[Start of Attachment]
[src/rtl/align_pkg.sv]
// ---------------------------------------------------------------------------
// align_pkg
//   Shared types and defaults for the alignment job sequencer and its
//   helpers.
//   - phase_state_e   : sequencer state encoding, also visible on cur_phase
//   - result_status_e : completion status carried in the result record
//   - *_DEF           : default widths for the sequencer parameters
//   - is_phase()      : true for the four datapath phase states
//   - next_phase()    : successor of a phase state on normal completion
// ---------------------------------------------------------------------------
package align_pkg;

    localparam int ID_W_DEF    = 8;
    localparam int SCORE_W_DEF = 16;
    localparam int TO_W_DEF    = 16;

    typedef enum logic [2:0] {
        S_IDLE    = 3'd0,
        S_CREATE  = 3'd1,
        S_INIT    = 3'd2,
        S_TRACE   = 3'd3,
        S_VERDICT = 3'd4,
        S_REPORT  = 3'd5
    } phase_state_e;

    typedef enum logic [1:0] {
        ST_OK      = 2'd0,
        ST_TIMEOUT = 2'd1,
        ST_ABORTED = 2'd2
    } result_status_e;

    function automatic logic is_phase(input phase_state_e s);
        return (s == S_CREATE) || (s == S_INIT) ||
               (s == S_TRACE)  || (s == S_VERDICT);
    endfunction

    // Successor after a phase reports done; VERDICT hands off to REPORT.
    function automatic phase_state_e next_phase(input phase_state_e s);
        phase_state_e n;
        case (s)
            S_CREATE:  n = S_INIT;
            S_INIT:    n = S_TRACE;
            S_TRACE:   n = S_VERDICT;
            S_VERDICT: n = S_REPORT;
            default:   n = S_IDLE;
        endcase
        return n;
    endfunction

endpackage

[src/rtl/phase_watchdog.sv]
// ---------------------------------------------------------------------------
// phase_watchdog
//   Cycle counter guarding one engine phase.
//   Ports:
//     clk, reset : system clock, synchronous active-high reset
//     clear      : forces the count to 0 on the next edge (wins over enable)
//     enable     : count up by one per cycle while high
//     limit      : cycle limit; 0 disables expiry
//     expired    : high while enabled and the registered count equals limit
//   expired is decoded from the registered count and the limit only, so a
//   caller may let a same-cycle done take priority over it.
//   The counter wraps; with a nonzero limit it always reaches the limit
//   before wrapping, and with limit 0 the wrapped value is never used.
// ---------------------------------------------------------------------------
module phase_watchdog #(
    parameter int TO_W = 16
) (
    input  logic            clk,
    input  logic            reset,
    input  logic            clear,
    input  logic            enable,
    input  logic [TO_W-1:0] limit,
    output logic            expired
);

    logic [TO_W-1:0] count_q;
    logic [TO_W-1:0] count_d;

    always_comb begin
        count_d = count_q;
        if (clear) begin
            count_d = '0;
        end else if (enable) begin
            count_d = count_q + TO_W'(1);
        end
    end

    always_ff @(posedge clk) begin
        if (reset) begin
            count_q <= '0;
        end else begin
            count_q <= count_d;
        end
    end

    assign expired = enable && (limit != '0) && (count_q == limit);

endmodule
[End of Attachment]
→ Problem:
Lines from the top of the data above through the line containing "localparam int SCORE_W_DEF = 16;" must be repeated exactly. All other lines stay out.

→ Worked solution:
[src/rtl/align_pkg.sv]
// ---------------------------------------------------------------------------
// align_pkg
//   Shared types and defaults for the alignment job sequencer and its
//   helpers.
//   - phase_state_e   : sequencer state encoding, also visible on cur_phase
//   - result_status_e : completion status carried in the result record
//   - *_DEF           : default widths for the sequencer parameters
//   - is_phase()      : true for the four datapath phase states
//   - next_phase()    : successor of a phase state on normal completion
// ---------------------------------------------------------------------------
package align_pkg;

    localparam int ID_W_DEF    = 8;
    localparam int SCORE_W_DEF = 16;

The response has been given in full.